ИА Красная Весна: Насколько Казахстан уязвим для исламистских течений?

Казанцев: Даже страны, которые находятся далеко от Афганистана, нельзя гарантировать от террористической угрозы. Что касается Казахстана, то он расположен вблизи, поэтому тут вообще ничего нельзя гарантировать. Совершенно правильно сказал сам президент Токаев: «Нужно готовиться к самому худшему сценарию». Может, пронесет, обойдется, а может и нет. Ничего точно сказать нельзя.

Что касается того, что в Казахстане была активная вербовка ИГ (организация, деятельность которой запрещена в РФ), а также есть граждане страны, которые сражались на стороне ИГ (организация, деятельность которой запрещена в РФ) и других террористических структур, в том числе связанных с Аль-Каидой (организация, деятельность которой запрещена в РФ), в Сирии и в Ираке, то да, такие люди могли попасть и в Афганистан со всеми вытекающими. Все эксперты так считают.

К тому же есть очень сильный информационный эффект от победы «Талибана» (организация, деятельность которой запрещена в РФ). В соседней с Казахстаном стране победило радикальное исламистское движение. И это вдохновило очень многих исламистов, в том числе в Центральной Азии, активизировать борьбу за то, что они считают правильным. Конечно, казахстанскому правительству придется искать противоядия от этого.

Что касается отношений с «Талибаном» (организация, деятельность которой запрещена в РФ), то это совершенно отдельная история. Почти все центральноазиатские республики заявили, что готовы вести диалог с «Талибаном» (организация, деятельность которой запрещена в РФ). Это надо рассматривать не в контексте того, какие есть террористические угрозы или угрозы пропаганды экстремизма с территории Афганистана, а совершенно в другом. Это просто проявление внешнеполитического прагматизма со стороны соседей Афганистана. Практически все готовы работать с «Талибаном» (организация, деятельность которой запрещена в РФ), в той или иной мере. Даже ЕС и США готовы работать с ними, хотя и не всегда готовы признавать.

Готовность работать с «Талибаном» (организация, деятельность которой запрещена в РФ) не означает, что он является правильной структурой, что все готовы признать его идеологию. Такой исламский радикализм вряд ли нужен самим этим странам, например, тому же Казахстану.

ИА Красная Весна: Казалось бы, сейчас, в связи с внешнеполитической угрозой со стороны Афганистана республикам Центральной Азии и России стоило бы сплотиться. В то же время мы видим, что пошли скандалы, касающиеся этнической стороны. У всех на слуху избиение русского мальчика в Киргизии за то, что он русский.
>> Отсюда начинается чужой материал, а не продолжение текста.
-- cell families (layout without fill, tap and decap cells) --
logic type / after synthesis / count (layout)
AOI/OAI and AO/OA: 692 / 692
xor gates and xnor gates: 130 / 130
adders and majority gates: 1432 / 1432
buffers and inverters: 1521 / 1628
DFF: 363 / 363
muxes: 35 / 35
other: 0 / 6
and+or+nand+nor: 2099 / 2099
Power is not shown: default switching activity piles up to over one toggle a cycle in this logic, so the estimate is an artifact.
В Казахстане появились языковые патрули. В Узбекистане президент по факту заявил, что басмачи — это борцы за независимость. Это как-то вписывается в текущую политику этих республик, что, с одной стороны, — да, совместная угроза, но, с другой — «мы будем держаться за свою независимость и прижимать русский язык»? Или это влияние внешних игроков через НКО?
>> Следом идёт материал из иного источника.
<file path="src/rtl/a23_copro_pkg.sv">
// Shared CP15 op codes, register numbers and
// configuration sequencer state encoding.
package a23_copro_pkg;

  localparam logic [1:0] COPRO_OP_NONE = 2'd0;
  localparam logic [1:0] COPRO_OP_MRC  = 2'd1;
  localparam logic [1:0] COPRO_OP_MCR  = 2'd2;

  localparam logic [3:0] CRN_ID         = 4'd0;
  localparam logic [3:0] CRN_FLUSH      = 4'd1;
  localparam logic [3:0] CRN_CTRL       = 4'd2;
  localparam logic [3:0] CRN_CACHEABLE  = 4'd3;
  localparam logic [3:0] CRN_UPDATEABLE = 4'd4;
  localparam logic [3:0] CRN_DISRUPTIVE = 4'd5;

  typedef enum logic [3:0] {
    S_IDLE,
    S_WAIT,
    S_OFF,
    S_FL,
    S_WA,
    S_WU,
    S_WD,
    S_RD,
    S_CHK,
    S_WC,
    S_DONE
  } cfg_state_e;

endpackage

</file>
<file path="src/rtl/a23_copro_cfg_seq.sv">
// CP15 access arbiter and atomic cache
// reconfiguration sequencer for Amber 23.
module a23_copro_cfg_seq #(
  parameter int P_VERIFY = 1,
  parameter int P_FLUSH  = 1
) (
  input  logic        i_clk,
  input  logic        i_rst_n,
  input  logic        i_fetch_stall,
  input  logic [1:0]  i_core_copro_operation,
  input  logic [3:0]  i_core_copro_crn,
  input  logic [31:0] i_core_copro_write_data,
  input  logic        i_cfg_start,
  input  logic [2:0]  i_cfg_cache_control,
  input  logic [31:0] i_cfg_cacheable,
  input  logic [31:0] i_cfg_updateable,
  input  logic [31:0] i_cfg_disruptive,
  input  logic [31:0] i_copro_read_data,
  output logic [1:0]  o_copro_operation,
  output logic [3:0]  o_copro_crn,
  output logic [31:0] o_copro_write_data,
  output logic        o_core_hold,
  output logic        o_cfg_busy,
  output logic        o_cfg_done,
  output logic        o_cfg_error
);

  import a23_copro_pkg::*;

  cfg_state_e  state;
  cfg_state_e  state_nxt;
  logic [2:0]  snap_ctrl;
  logic [31:0] snap_ca;
  logic [31:0] snap_up;
  logic [31:0] snap_di;
  logic        err_q;
  logic        start_ok;
  logic        adv;
  logic        core_owns;
  logic [1:0]  seq_op;
  logic [3:0]  seq_crn;
  logic [31:0] seq_wd;

  assign start_ok = i_cfg_start && (state == S_IDLE);
  assign adv      = !i_fetch_stall;

  always_ff @(posedge i_clk or negedge i_rst_n) begin
    if (!i_rst_n) begin
      state     <= S_IDLE;
      snap_ctrl <= '0;
      snap_ca   <= '0;
      snap_up   <= '0;
      snap_di   <= '0;
      err_q     <= 1'b0;
    end else begin
      state <= state_nxt;
      if (start_ok) begin
        snap_ctrl <= i_cfg_cache_control;
        snap_ca   <= i_cfg_cacheable;
        snap_up   <= i_cfg_updateable;
        snap_di   <= i_cfg_disruptive;
      end
      // CP15 registers its read data, so CHK sees the RD result
      if (start_ok)
        err_q <= 1'b0;
      else if (state == S_CHK && adv
               && i_copro_read_data != snap_ca)
        err_q <= 1'b1;
    end
  end

  always_comb begin
    state_nxt = state;
    seq_op    = COPRO_OP_NONE;
    seq_crn   = CRN_ID;
    seq_wd    = '0;
    unique case (state)
      S_IDLE: begin
        if (i_cfg_start) state_nxt = S_WAIT;
      end
      S_WAIT: begin
        if (i_core_copro_operation == COPRO_OP_NONE && adv)
          state_nxt = S_OFF;
      end
      S_OFF: begin
        seq_op  = COPRO_OP_MCR;
        seq_crn = CRN_CTRL;
        seq_wd  = {29'd0, snap_ctrl[2:1], 1'b0};
        if (adv) state_nxt = (P_FLUSH != 0) ? S_FL : S_WA;
      end
      S_FL: begin
        seq_op  = COPRO_OP_MCR;
        seq_crn = CRN_FLUSH;
        if (adv) state_nxt = S_WA;
      end
      S_WA: begin
        seq_op  = COPRO_OP_MCR;
        seq_crn = CRN_CACHEABLE;
        seq_wd  = snap_ca;
        if (adv) state_nxt = S_WU;
      end
      S_WU: begin
        seq_op  = COPRO_OP_MCR;
        seq_crn = CRN_UPDATEABLE;
        seq_wd  = snap_up;
        if (adv) state_nxt = S_WD;
      end
      S_WD: begin
        seq_op  = COPRO_OP_MCR;
        seq_crn = CRN_DISRUPTIVE;
        seq_wd  = snap_di;
        if (adv) state_nxt = (P_VERIFY != 0) ? S_RD : S_WC;
      end
      S_RD: begin
        seq_op  = COPRO_OP_MRC;
        seq_crn = CRN_CACHEABLE;
        if (adv) state_nxt = S_CHK;
      end
      S_CHK: begin
        if (adv) state_nxt = S_WC;
      end
      S_WC: begin
        seq_op  = COPRO_OP_MCR;
        seq_crn = CRN_CTRL;
        seq_wd  = {29'd0, snap_ctrl};
        if (adv) state_nxt = S_DONE;
      end
      S_DONE: begin
        state_nxt = S_IDLE;
      end
      default: begin
        state_nxt = S_IDLE;
      end
    endcase
  end

  assign core_owns = (state == S_IDLE) || (state == S_WAIT);

  assign o_copro_operation  = core_owns ? i_core_copro_operation
                                        : seq_op;
  assign o_copro_crn        = core_owns ? i_core_copro_crn
                                        : seq_crn;
  assign o_copro_write_data = core_owns ? i_core_copro_write_data
                                        : seq_wd;

  assign o_core_hold = (state != S_IDLE);
  assign o_cfg_busy  = (state != S_IDLE);
  assign o_cfg_done  = (state == S_DONE);
  assign o_cfg_error = err_q;

endmodule

</file>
Казанцев: К сожалению, русскоязычного населения практически не остается, если речь идет об этнических русских. Демография такова, что даже в Казахстане и Киргизии, в северной части, где было много русских, украинцев, их остается все меньше. Плюс надо учесть, что сейчас очень напряженная психологическая ситуация в связи с коронавирусом. Это и безработица, и болезни, и проблемы с медициной и т. д. Все это вызывает у людей взаимное озлобление, которое прорывается в том числе и в языковом поле.

Но отмечу, Токаев в Послании сказал, что русский язык имеет в Казахстане официальный статус, а значит, неприемлемо ограничивать его применение. Также он напомнил о политике создания единой нации Назарбаева.
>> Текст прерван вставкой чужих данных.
### src/rtl/ff_err_mon.sv
// ff_err_mon: per-channel FIFO overflow/underflow flags, saturating error counters (FF_ERR_MON_CNTR_EN) and maskable irq
module ff_err_mon #(
    parameter int NUM_INTFS = 1,
    parameter int CNTR_W    = 8,
    parameter int STICKY    = 1
) (
    input logic         clk,
    input logic         clk_rst,
    ff_err_mon_if.slave bus
);
    logic [NUM_INTFS-1:0] ovr_evt;
    logic [NUM_INTFS-1:0] und_evt;
    logic [NUM_INTFS-1:0] ovr;
    logic [NUM_INTFS-1:0] und;
    logic                 irq;

    assign ovr_evt = bus.ff_wren & bus.ff_full;
    assign und_evt = bus.ff_rden & bus.ff_empty;

    // Flags: sticky mode holds until cleared, an event in the clear cycle wins; pulse mode just registers the event
    always_ff @(posedge clk or posedge clk_rst) begin
        if (clk_rst) begin
            ovr <= '0;
            und <= '0;
        end else begin
            ovr <= (STICKY != 0) ? (ovr_evt | (ovr & ~bus.clear_flags)) : ovr_evt;
            und <= (STICKY != 0) ? (und_evt | (und & ~bus.clear_flags)) : und_evt;
        end
    end

    // Interrupt is registered from the registered flags, so it trails them by one cycle
    always_ff @(posedge clk or posedge clk_rst) begin
        if (clk_rst) irq <= 1'b0;
        else         irq <= |((ovr | und) & ~bus.irq_mask);
    end

    assign bus.ff_ovrflw  = ovr;
    assign bus.ff_undrflw = und;
    assign bus.err_irq    = irq;

`ifdef FF_ERR_MON_CNTR_EN
    logic [NUM_INTFS*CNTR_W-1:0] oc;
    logic [NUM_INTFS*CNTR_W-1:0] uc;

    // An event in the clear cycle restarts the count at 1; counts stick at all-ones
    function automatic logic [CNTR_W-1:0] cnt_next(input logic [CNTR_W-1:0] c, input logic evt, input logic clr);
        return evt ? (clr ? CNTR_W'(1) : (&c ? c : c + 1'b1)) : (clr ? '0 : c);
    endfunction

    // Per-channel saturating event counters, same latency as the flags
    always_ff @(posedge clk or posedge clk_rst) begin
        if (clk_rst) begin
            oc <= '0;
            uc <= '0;
        end else begin
            for (int i = 0; i < NUM_INTFS; i++) begin
                oc[i*CNTR_W +: CNTR_W] <= cnt_next(oc[i*CNTR_W +: CNTR_W], ovr_evt[i], bus.clear_flags[i]);
                uc[i*CNTR_W +: CNTR_W] <= cnt_next(uc[i*CNTR_W +: CNTR_W], und_evt[i], bus.clear_flags[i]);
            end
        end
    end

    assign bus.ovrflw_cnt  = oc;
    assign bus.undrflw_cnt = uc;
`else
    assign bus.ovrflw_cnt  = '0;
    assign bus.undrflw_cnt = '0;
`endif
endmodule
Во многих странах на постсоветском пространстве, во всех странах Центральной Азии, кроме Казахстана, была принята модель государства титульного этноса. Например, Киргизия — государство киргизов. В Казахстане не так. Там при Назарбаеве была создана система, согласно которой Казахстан — это государство казахстанцев. Была соответствующая политика, направленная на межэтнический мир. Создали Ассамблею народов Казахстана и т. д.

Токаев сейчас напомнил об этом. Хотя он, с другой стороны, сказал, что в условиях меняющейся демографии желательно учить казахский язык. Несмотря на эту фразу, очевидно, что тему языковых патрулей он попытался мягко прикрыть.